TCP windowing fixes the issue you are describing. Make the window big and TCP will keep sending when there is a packet loss. It will also retry and usually recover before the end of the window is reached.

https://en.wikipedia.org/wiki/TCP_window_scale_option

  • The statement in the comment you're replying to is still true. While waiting for those missed packets, the later packets will not be dropped if you have a large window size. But they won't be delivered either. They'll be cached in the kennel, even though it may be that the application could make use of them before the earlier blocked packet.

  • They are unrelated. Larger windows help achieve higher throughput over paths with high delay. You allude to selective acknowledgements as a way to repair loss before the window completely drains which is true, but my point is that no data can be delivered to the application until the loss is repaired (and that repair takes at least a round-trip time). (Then the follow-on effects from noticed loss on the congestion controller can limit subsequent in-flight data for a time, etc, etc.)

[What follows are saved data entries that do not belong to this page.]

--- config.mk ---
export PLATFORM = sky130hd
export DESIGN_NAME = txclk_loss_mon
export DESIGN_NICKNAME = d
export VERILOG_FILES = /design/src/rtl/txcl_pkg.sv /design/src/rtl/txcl_sync.sv /design/src/rtl/txcl_timer.sv /design/src/rtl/txcl_ctrl.sv /design/src/rtl/txclk_loss_mon.sv
export SDC_FILE = /design/constraint.sdc
export NUM_CORES = 1
export LEC_CHECK = 0
export ABC_CLOCK_PERIOD_IN_PS = 2700
export CAP_MARGIN = 20
export CORE_MARGIN = 5
export CORE_UTILIZATION = 30
export DETAILED_ROUTE_END_ITERATION = 7
export DONT_BUFFER_PORTS = 1
export PLACE_DENSITY = 0.55
export SLEW_MARGIN = 10
export SYNTH_ARGS = -nofsm -noshare
export SYNTH_HDL_FRONTEND = slang
export SYNTH_SLANG_ARGS = --single-unit
export TNS_END_PERCENT = 50
--- constraint.sdc ---
create_clock -name mclk_i -period 2.7 [get_ports mclk_i]
set_clock_uncertainty 0.1 [all_clocks]
set_input_delay 0.54 -clock mclk_i [delete_from_list [all_inputs] [get_ports mclk_i]]
set_output_delay 0.54 -clock mclk_i [all_outputs]
set_load 0.02 [all_outputs]
--- src/rtl/txcl_pkg.sv ---
package txcl_pkg;

    typedef enum logic [1:0] {
        EDGE_BOTH    = 2'd0,
        EDGE_RISING  = 2'd1,
        EDGE_FALLING = 2'd2
    } edge_sel_e;

    typedef struct packed {
        logic loss;
        logic irq;
    } ctrl_st_t;

endpackage

--- src/rtl/txcl_sync.sv ---
module txcl_sync
    import txcl_pkg::*;
#(
    parameter int        STAGES   = 2,
    parameter edge_sel_e EDGE_SEL = EDGE_BOTH
) (
    input  logic clk_i,
    input  logic rst_ni,
    input  logic async_i,
    output logic level_o,
    output logic edge_o
);
    localparam int CHAIN = STAGES + 1;

    logic [CHAIN-1:0] chain_d, chain_q;
    logic newer, older;

    always_comb begin
        chain_d = {chain_q[CHAIN-2:0], async_i};
    end

    always_ff @(posedge clk_i or negedge rst_ni) begin
        if (!rst_ni) chain_q <= '0;
        else         chain_q <= chain_d;
    end

    assign newer   = chain_q[STAGES-1];
    assign older   = chain_q[STAGES];
    assign level_o = newer;

    generate
        if (EDGE_SEL == EDGE_RISING) begin : g_rise
            assign edge_o = newer & ~older;
        end else if (EDGE_SEL == EDGE_FALLING) begin : g_fall
            assign edge_o = ~newer & older;
        end else begin : g_both
            assign edge_o = newer ^ older;
        end
    endgenerate

endmodule

--- src/rtl/txcl_timer.sv ---
module txcl_timer #(
    parameter int LIMIT = 64
) (
    input  logic clk_i,
    input  logic rst_ni,
    input  logic edge_i,
    output logic expired_o
);
    localparam int CW = $clog2(LIMIT + 1);
    localparam logic [CW-1:0] LIM = CW'(LIMIT);

    logic [CW-1:0] cnt_d, cnt_q;

    always_comb begin
        cnt_d = cnt_q;
        if (edge_i)            cnt_d = '0;
        else if (cnt_q != LIM) cnt_d = cnt_q + 1'b1;
    end

    always_ff @(posedge clk_i or negedge rst_ni) begin
        if (!rst_ni) cnt_q <= '0;
        else         cnt_q <= cnt_d;
    end

    assign expired_o = (cnt_q == LIM);

    // the counter never runs past its limit
    p_cnt_bounded_r11: assert property (@(posedge clk_i) disable iff (!rst_ni)
        cnt_q <= LIM);

    // an edge restarts the silence count
    p_edge_restarts_r3: assert property (@(posedge clk_i) disable iff (!rst_ni)
        edge_i |=> (cnt_q == '0));

endmodule

--- src/rtl/txcl_ctrl.sv ---
module txcl_ctrl
    import txcl_pkg::*;
#(
    parameter int LANES = 2
) (
    input  logic             clk_i,
    input  logic             rst_ni,
    input  logic             edge_i,
    input  logic             expired_i,
    input  logic             alarm_i,
    input  logic             ref_dis_i,
    input  logic             irq_clr_i,
    output logic             loss_o,
    output logic             irq_o,
    output logic             ref_sync_o,
    output logic [LANES-1:0] drv_en_o
);
    ctrl_st_t st_d, st_q;
    logic     loss_rise;

    always_comb begin
        st_d      = st_q;
        st_d.loss = alarm_i | (~edge_i & (st_q.loss | expired_i));
        loss_rise = st_d.loss & ~st_q.loss;
        st_d.irq  = loss_rise | (st_q.irq & ~irq_clr_i);
    end

    always_ff @(posedge clk_i or negedge rst_ni) begin
        if (!rst_ni) st_q <= '0;
        else         st_q <= st_d;
    end

    assign loss_o     = st_q.loss;
    assign irq_o      = st_q.irq;
    assign ref_sync_o = st_q.loss & ~ref_dis_i;
    assign drv_en_o   = {LANES{~st_q.loss}};

    // loss needs an expired count or the alarm simulation
    p_loss_cause_r2: assert property (@(posedge clk_i) disable iff (!rst_ni)
        $rose(st_q.loss) |-> $past(expired_i || alarm_i));

    // an edge ends a natural loss
    p_edge_clears_r5: assert property (@(posedge clk_i) disable iff (!rst_ni)
        (st_q.loss && edge_i && !alarm_i) |=> !st_q.loss);

    // alarm simulation forces loss
    p_alarm_forces_r10: assert property (@(posedge clk_i) disable iff (!rst_ni)
        alarm_i |=> st_q.loss);

    // a new loss sets the interrupt
    p_irq_on_loss_r6: assert property (@(posedge clk_i) disable iff (!rst_ni)
        $rose(st_q.loss) |-> st_q.irq);

    // the interrupt is sticky
    p_irq_holds_r7: assert property (@(posedge clk_i) disable iff (!rst_ni)
        (st_q.irq && !irq_clr_i) |=> st_q.irq);

endmodule

--- src/rtl/txclk_loss_mon.sv ---
module txclk_loss_mon
    import txcl_pkg::*;
#(
    parameter int        PERIOD_CYC   = 8,
    parameter int        MISS_PERIODS = 8,
    parameter int        SYNC_STAGES  = 2,
    parameter int        LANES        = 2,
    parameter edge_sel_e EDGE_SEL     = EDGE_BOTH
) (
    input  logic             mclk_i,
    input  logic             rst_ni,
    input  logic             txclk_i,
    input  logic             alarm_sim_i,
    input  logic             ref_sw_dis_i,
    input  logic             irq_clr_i,
    output logic             loss_o,
    output logic [LANES-1:0] drv_en_o,
    output logic             ref_sync_o,
    output logic             irq_o
);
    localparam int LIMIT = PERIOD_CYC * MISS_PERIODS;

    logic tx_level;
    logic tx_edge;
    logic expired;

    txcl_sync #(
        .STAGES   (SYNC_STAGES),
        .EDGE_SEL (EDGE_SEL)
    ) u_sync (
        .clk_i   (mclk_i),
        .rst_ni  (rst_ni),
        .async_i (txclk_i),
        .level_o (tx_level),
        .edge_o  (tx_edge)
    );

    txcl_timer #(
        .LIMIT (LIMIT)
    ) u_timer (
        .clk_i     (mclk_i),
        .rst_ni    (rst_ni),
        .edge_i    (tx_edge),
        .expired_o (expired)
    );

    txcl_ctrl #(
        .LANES (LANES)
    ) u_ctrl (
        .clk_i      (mclk_i),
        .rst_ni     (rst_ni),
        .edge_i     (tx_edge),
        .expired_i  (expired),
        .alarm_i    (alarm_sim_i),
        .ref_dis_i  (ref_sw_dis_i),
        .irq_clr_i  (irq_clr_i),
        .loss_o     (loss_o),
        .irq_o      (irq_o),
        .ref_sync_o (ref_sync_o),
        .drv_en_o   (drv_en_o)
    );

    // reset leaves the drivers enabled and no loss
    p_reset_state_r1: assert property (@(posedge mclk_i)
        !rst_ni |-> (!loss_o && !irq_o && !ref_sync_o));

endmodule

==> implementation parameters, run 1 <==
Parameter                              Value

Global routing
  Largest net degree at the start of global routing    13
  Global routing met3 resource utilization    5.98%
  Vias in the first global route    376
  Layer carrying the most global-route usage    met2
  M2 GR Usage    12.6%
  Global-route usage over all layers    8.05%
  Number of antenna violations at the first check in global routing    0
  GRT overflow    0
  Wire length of the first global-routing pass    1590 µm
  Met1 Use GR    8.84%

Clock tree
  Clock Sinks    12
  Buffer depth of the longest clock path    2
  CTS H-tree depth    1
  TritonCTS clock tree    done
  Number of gates given a new drive strength after cts    0
  Cts bufs inserted    3
  Clk Tree Root Cell    sky130_fd_sc_hd__clkbuf_4
  Clk Latency, worst-skew pair    0.26 ns
  Clock transition at the register clock pins on the worst setup and hold paths after CTS    0.07 ns

Flow run
  Number of maximum-capacitance constraint violations    0

Placement
  Placed cell areas    572 µm²
  Half-perimeter wire length after placement    742 µm
  # port buffers    0
  Placer Congestion    0.832
  Worst setup slack after placement    0.954 ns

Critical path
  Stage delay of the slowest cell on the critical path    0.47 ns
  Crit-path slowest cell    sky130_fd_sc_hd__dfrtp_1
  CP max FO    4
  Largest delay contributor family on the critical path    flip-flops
  Critical path endpoint category    output pin
  CP required    2.06 ns
  Buffers and inverters on the worst path    1
  Ordered cell list for the critical path    inv_1 -> nor2_1
  Startpoint types    register
  Worst EP arrival    1.38 ns
  Critical Setup Path Class    register to output pin

Synthesis
  Post-Synthesis Cells    53
  Number of storage elements in the synthesis netlist    12
  Nets in the synthesized netlist    61
  Synthesized cell area    548 µm²
  Unique masters post-synth    23
  Warnings, synthesis    0
  Sequential-to-total area share from yosys stat    54.8%
  Per-instance average area after synthesis    10.3 µm²

Floorplan
  Floorplan Core Area    1730 µm²
  Std cell rows    15
  Vert. Die Dim    52.7 µm
  Ports    11
  Width of the die    52.7 µm
  Full die area    2780 µm²
  Initial Util    31.7%

Min path
  Class of the tightest hold or removal check    input pin to register

Routing
  Total Wirelength    944 µm
  Wirelength per Cell    11.7 µm
  Detailed-route via count    379
  Post-detailed-route count of antenna-violating nets    0
  DRC violation total after the first TritonRoute iteration    12
  Post-detailed-route via-to-cell ratio    4.68
  First-pass iteration count of the detailed router    4
  DRC violations left    0

Cells and area
  Filler cell count in the final layout    180
  Diodes inserted    0
  Proportion of layout cells with a drive suffix above 1    8.93%
  Post-Layout Inst Area    604 µm²
  Area added between synthesis and finish    10.3%
  Count of nets after finishing    66

Power
  Pleak    0.260 nW
  Switching power    0.0992 mW
  Clock network fraction of design power    28.9%
  Portion of total power attributed to sequential cells    57.7%
  Net switching share of the total power    27.5%
  Worst vdd ir    0.000214 V
  Power Dens Cells    597 nW/µm²
  Internal Dissipation    0.261 mW
  Combinational power share    13.3%

Timing
  Final clock period utilization by the worst path    74.9%
  Max-slew violations    0
  Final critical-path setup slack    0.679 ns
  Final setup fails    0
  Unrepaired setup endpoints after global routing    false
  Shortest clock period the worst path allows after layout    2.02 ns
  Highest clock rate    495 MHz
  Hold Vio Cnt, Final    0
  Setup total negative slack    0 ns
  Worst slew margin relative to its limit    64.3%
  Worst-margin pin slew    0.534 ns

Status
  Run status    finished clean
## registers in the layout (all words and copies together), names as in the netlist
name,cells
u_ctrl.irq_o,1
u_ctrl.loss_o,1
u_timer.cnt_q,7
u_sync.chain_q,3
## kinds of logic (layout without fill, tap and decap cells)
group | Yosys count | in the layout | synth area share [%]
compound gates | 13 | 13 | 13.9
flops | 12 | 12 | 54.8
simple gates | 16 | 16 | 15.5
fa+ha+maj | 2 | 2 | 4.57
buf+inv | 6 | 9 | 4.80
xor+xnor | 4 | 4 | 6.39
## area by class of cell
cell class	count	area (µm²)	area share [%]
Sequential cell	12	300	49.7
Multi-Input combinational cell	35	221	36.6
Tap cell	25	31.3	5.18
Clock buffer	3	22.5	3.73
Inverter	5	18.8	3.11
Timing Repair Buffer	1	10.0	1.66
## layer usage
metal | wire (µm) | vias to the layer above
met5 | 0 | -
met4 | 0 | 0
met3 | 91 | 0
met1 | 426 | 170
met2 | 425 | 16
li1 | - | 193
## final timing paths
check | start | to | slack (ns) | cells past startpoint
setup / recovery | u_ctrl.loss_o | ref_sync_o | 0.68 | 2
min in group asynchronous | rst_ni | u_timer.cnt_q[2] | 0.59 | 1
hold reg to reg | u_sync.chain_q[0] | u_sync.chain_q[1] | 0.25 | 0
hold / removal | txclk_i | u_sync.chain_q[0] | 0.20 | 0
max in group asynchronous | rst_ni | u_timer.cnt_q[0] | 1.56 | 1
setup reg to reg | u_timer.cnt_q[5] | u_timer.cnt_q[2] | 1.19 | 3
## synthesized netlist by cell type, drive strengths merged
cell / instances / area, µm²
nor3: 2 / 10.0
and2: 1 / 6.26
inv: 5 / 18.8
nor4: 1 / 6.26
o31ai: 1 / 7.51
o2111ai: 1 / 8.76
o22ai: 1 / 6.26
nand2: 3 / 11.3
ha: 2 / 25.0
a21oi: 4 / 20.0
dfrtp: 12 / 300
o21ai: 4 / 20.0
a21o: 1 / 7.51
a31oi: 1 / 6.26
nor2: 3 / 11.3
xor2: 3 / 26.3
xnor2: 1 / 8.76
or3: 2 / 13.8
nand3: 3 / 15.0
buf: 1 / 7.51
or4: 1 / 11.3
## power groups by stage
stage | registers (mW) | clock network, mW | logic, mW
after global placement | 0.211 | 0 | 0.0434
after floorplan | 0.209 | 0 | 0.0392
after global routing | 0.210 | 0.122 | 0.0567
after detailed placement | 0.212 | 0 | 0.0444
after CTS | 0.208 | 0.112 | 0.0494
final | 0.208 | 0.104 | 0.0481
## worst reg2reg max path, cell delays in order (launching register included)
cell and delay (ns):
sky130_fd_sc_hd__dfrtp_1 0.41, sky130_fd_sc_hd__or4_4 0.57, sky130_fd_sc_hd__o2111ai_1 0.20, sky130_fd_sc_hd__o31ai_1 0.09
## metrics by stage
stage / instances / power [mW] / hold slack (ns) / utilization (%)
2_1_floorplan: 53 / 0.248 / 0.144 / -
3_3_place_gp: 77 / 0.255 / 0.145 / 33.1
3_5_place_dp: 77 / 0.257 / 0.145 / 33.1
4_1_cts: 81 / 0.370 / 0.187 / 35.0
5_1_grt: 81 / 0.388 / 0.177 / 35.0
6_report: 81 / 0.361 / 0.200 / 35.0
## layout by cell type, fill, tap and decap left out, types with 2 or more instances in the layout
cell type / netlist / layout
sky130_fd_sc_hd__dfrtp_1: 12 / 12
sky130_fd_sc_hd__inv_1: 5 / 5
sky130_fd_sc_hd__a21oi_1: 4 / 4
sky130_fd_sc_hd__nor2_1: 3 / 3
sky130_fd_sc_hd__nand2_1: 3 / 3
sky130_fd_sc_hd__nand3_1: 3 / 3
sky130_fd_sc_hd__o21ai_0: 3 / 3
sky130_fd_sc_hd__xor2_1: 3 / 3
sky130_fd_sc_hd__clkbuf_4: 0 / 3
sky130_fd_sc_hd__nor3_1: 2 / 2
sky130_fd_sc_hd__ha_1: 2 / 2
## repair_timing
action                    CTS  global route
hold buffers                1             0
setup buffers               0             0
hold endpoints to repair   12             0
Power figures use the tool's default switching activity.
==> run 2, diff against run 1 <==
ABC_AREA = 1   (was not set)
ABC_CLOCK_PERIOD_IN_PS = 2000   (was 2700)
clock period = 2 ns   (was 2.7 ns; I/O delays follow)
==> run 2 against run 1 <==
  * Non-clock buffer count rose by 1
  * First-iteration DRC count fell by 58%
  * Clock-buffer cell count rose by 1
  * Routed wire length grew 2.1%
  * Critical endpoint unchanged
  * Register-to-register slack got worse by 0.47 ns
  * Cell area grew 13%
  * Final cell count is 27% higher
  * Via count is 11% higher
  * Total power is 45% higher
  * Sequential share of layout area fell by 5.8 points
  * Combinational power up 21%
  * Largest cell class unchanged
==> implementation parameters, run 2 <==
Parameter                              Value

Synthesis
  Most instantiated library cell after synthesis    sky130_fd_sc_hd__nand2_1
  Nets in the synthesized netlist    79 (+30%)
  Warnings, synthesis    0 (unchanged)
  Share of Yosys cell area claimed by the top area cell type    49.7% (-5.1 points)
  Per-instance average area after synthesis    8.51 µm² (-18%)
  Proportion of register bits with asynchronous set or reset after synthesis    100% (unchanged)
  Post-Synthesis Cells    71 (+34%)
  Post-synth top flop    sky130_fd_sc_hd__dfrtp_1
  Synth cell count leaders    sky130_fd_sc_hd__nand2_1, sky130_fd_sc_hd__dfrtp_1, sky130_fd_sc_hd__nor2_1
  Unique masters post-synth    19 (-17%)
  Sequential-to-total area share from yosys stat    49.7% (-5.1 points)
  Number of storage elements in the synthesis netlist    12 (unchanged)
  Leading post-synthesis cells by cell area    sky130_fd_sc_hd__dfrtp_1, sky130_fd_sc_hd__nand2_1, sky130_fd_sc_hd__nor2_1
  Count of flip-flops with a built-in enable after synthesis    0 (unchanged)
  Leading area contributor after synthesis    sky130_fd_sc_hd__dfrtp_1
  Synthesized cell area    604 µm² (+10%)

Cells and area
  Largest Register    u_timer.cnt_q
  Largest regs    u_timer.cnt_q: 7 flops, u_sync.chain_q: 3 flops
  Area added between synthesis and finish    13.3%
  Final standard cell count with taps included and fillers excluded    103 (+27%)
  Count of nets after finishing    85 (+29%)
  Post-layout util    35.2% (+0.24 points)
  Largest register FFs    7 (unchanged)
  Diodes inserted    0 (unchanged)
  Proportion of layout cells with a drive suffix above 1    19.7% (+11 points)
  Most frequent standard cell in the layout excluding fill and tap cells    sky130_fd_sc_hd__nand2_1
  Most used cells in the layout excluding fill and tap cells    sky130_fd_sc_hd__nand2_1, sky130_fd_sc_hd__dfrtp_1, sky130_fd_sc_hd__nor2_1

Power
  Pleak    0.345 nW (+33%)
  Switching power    0.134 mW (+35%)
  Combinational power share    11.1% (-2.2 points)
  Clock network fraction of design power    36.0% (+7.1 points)
  Internal Dissipation    0.387 mW (+48%)
  Power Dens Cells    762 nW/µm² (+28%)
  Portion of total power attributed to sequential cells    52.9% (-4.8 points)
  Net switching share of the total power    25.8% (-1.8 points)
  Worst vdd ir    0.000517 V (+140%)

Timing
  Final setup fails    0 (unchanged)
  Hold Vio Cnt, Final    0 (unchanged)
  Final clock period utilization by the worst path    81.9%
  Unrepaired setup endpoints after global routing    false
  Max-slew violations    0 (unchanged)
  Worst-margin pin slew    0.553 ns (+0.0193 ns)
  Shortest clock period the worst path allows after layout    1.64 ns
  Setup total negative slack    0 ns (unchanged)
  Highest clock rate    611 MHz
  Worst slew margin relative to its limit    63.0% (-1.3 points)

Critical path
  Buffers and inverters on the worst path    1 (unchanged)
  Critical Setup Path Class    register to output pin
  CP max FO    3 (-1)
  Stage delay of the slowest cell on the critical path    0.48 ns (about the same)
  Critical path endpoint category    output pin
  Crit-path slowest cell    sky130_fd_sc_hd__dfrtp_1
  CP required    1.50 ns (-0.56 ns)
  Worst EP arrival    1.14 ns (-0.24 ns)
  Largest delay contributor family on the critical path    flip-flops
  Ordered cell list for the critical path    inv_1 -> nor2_1
  Startpoint types    register

Status
  Run status    finished clean

Routing
  Wirelength per Cell    9.36 µm (-20%)
  Total Wirelength    964 µm (+2.1%)
  First-pass iteration count of the detailed router    4 (unchanged)
  Post-detailed-route count of antenna-violating nets    0 (unchanged)
  Detailed-route via count    419 (+11%)
  Post-detailed-route via-to-cell ratio    4.07 (-13%)
  DRC violation total after the first TritonRoute iteration    5 (-7)
  DRC violations left    0 (unchanged)

Clock tree
  Clock transition at the register clock pins on the worst setup and hold paths after CTS    0.07 ns (about the same)
  Clock Sinks    12 (unchanged)
  Setup fix buffers added after clock tree synthesis    0 (unchanged)
  TritonCTS clock tree    done
  CTS H-tree depth    1 (unchanged)
  Cts bufs inserted    3 (unchanged)
  Buffer depth of the longest clock path    2 (unchanged)
  Clk Tree Root Cell    sky130_fd_sc_hd__clkbuf_4
  Clk Latency, worst-skew pair    0.27 ns (about the same)

Floorplan
  Ports    11 (unchanged)
  Floorplan Core Area    1940 µm² (+12%)
  Width of the die    54.9 µm (+4.1%)
  Initial Util    31.1% (-0.62 points)
  Full die area    3010 µm² (+8.3%)
  Vert. Die Dim    54.9 µm (+4.1%)
  Std cell rows    16 (+1)

Placement
  # port buffers    0 (unchanged)
  Half-perimeter wire length after placement    765 µm (+3.0%)
  Placer Congestion    0.720 (-14%)
  Total instance count after detailed placement    98 (+27%)

Min path
  Class of the tightest hold or removal check    input pin to register

Global routing
  Number of antenna violations at the first check in global routing    0 (unchanged)
  GRT overflow    0 (unchanged)
  Vias in the first global route    354 (-5.9%)
  Global-route usage over all layers    7.60% (-0.45 points)
  Wire length of the first global-routing pass    1570 µm (-1.3%)
  Largest net degree at the start of global routing    13 (unchanged)

Flow run
  Number of maximum-capacitance constraint violations    0 (unchanged)
==> run 2: cell count changes after synthesis, moves of 3 or more <==
cell                      before  now
sky130_fd_sc_hd__a21oi_1       4    0
sky130_fd_sc_hd__inv_1         5   10
sky130_fd_sc_hd__nand2_1       3   16
sky130_fd_sc_hd__nor2_1        3   11
sky130_fd_sc_hd__o21ai_0       3    0
==> run 2: layer usage <==
layer / vias to the layer above / routed length (µm) / GRT usage, %
met4: 0 / 0 / 1.24
met2: 6 / 421 / 10.6
met3: 0 / 53 / 5.18
met5: - / 0 / 0
li1: 227 / - / -
met1: 186 / 489 / 9.68
==> run 2: cell type report <==
class                      count  area [µm²]
tap                           27        33.8
sequential                    12         300
timing repair buffer           2        17.5
clock buffer                   4        36.3
fill                         209        1260
inverter                      11        41.3
multi-input combinational     47         255
==> run 2: path summary, 6_finish.rpt <==
check	start	to	slack, ns	cells after the start
max	u_ctrl.loss_o	ref_sync_o	0.36	2
min	txclk_i	u_sync.chain_q[0]	0.06	0
max reg2reg	u_timer.cnt_q[0]	u_timer.cnt_q[1]	0.72	8
min reg2reg	u_sync.chain_q[0]	u_sync.chain_q[1]	0.25	0
max in group asynchronous	rst_ni	u_timer.cnt_q[6]	0.98	1
min in group asynchronous	rst_ni	u_sync.chain_q[2]	0.46	1
==> run 2: stage by stage <==
step	setup WS [ns]	instance area, µm²	total power, mW	hold WS [ns]
global route	0.300	684	0.552	0.0334
finish	0.362	684	0.522	0.0557
floorplan	0.548	604	0.324	0.00441
detailed placement	0.641	638	0.334	0.00481
CTS	0.341	684	0.532	0.0433
global placement	0.648	638	0.333	0.00472
==> run 2: logic make-up after synthesis <==
group	Yosys count	share of synthesized area (%)
simple gates	40	31.7
buf+inv	12	8.08
flops	12	49.7
compound gates	4	4.97
fa+ha+maj	2	4.14
xor+xnor	1	1.45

    • The application will hang waiting for the stack, but the stack keeps working and once the drop is remedied, the application will get a flood of data at a higher rate than the max network rate. So the application may pause sometimes, but the average rate of throughput is not much affected by drops.

  • The queuing discipline used by default (pfifo_fast) is barely more than 3 FIFO queues bundled together. The 3 queues allow for a barest minimum semblance of prioritisation of traffic, where Queue 0 > 1 > 2, and you can tweak some tcp parameters to have your traffic land in certain queues. If there's something in queue 0 it must be processed first before anything in queue 1 gets touched etc.

    Those queues operate purely head-of-queue basis. If what is at the top of the queue 0 is blocked in any way, the whole queue behind it gets stuck, regardless of if it is talking to the same destination, or a completely different one.

    I've seen situations where a glitching network card caused some serious knock on impacts across a whole cluster, because the card would hang or packets would drop, and that would end up blocking the qdisc on a completely healthy host that was in the middle of talking to it, which would have impacts on any other host that happened to be talking to that healthy host. A tiny glitch caused much wider impacts than you'd expect.

    The same kind of effect would happen from a VM that went through live migration. The tiny, brief pause would cause a spike of latency all over the place.

    There are classful alternatives like fq_codel that can be used, that can mitigate some fo this, but you do have to pay a small amount of processing overhead on every packet, because now you have a queuing discipline that actually needs to track some semblance of state.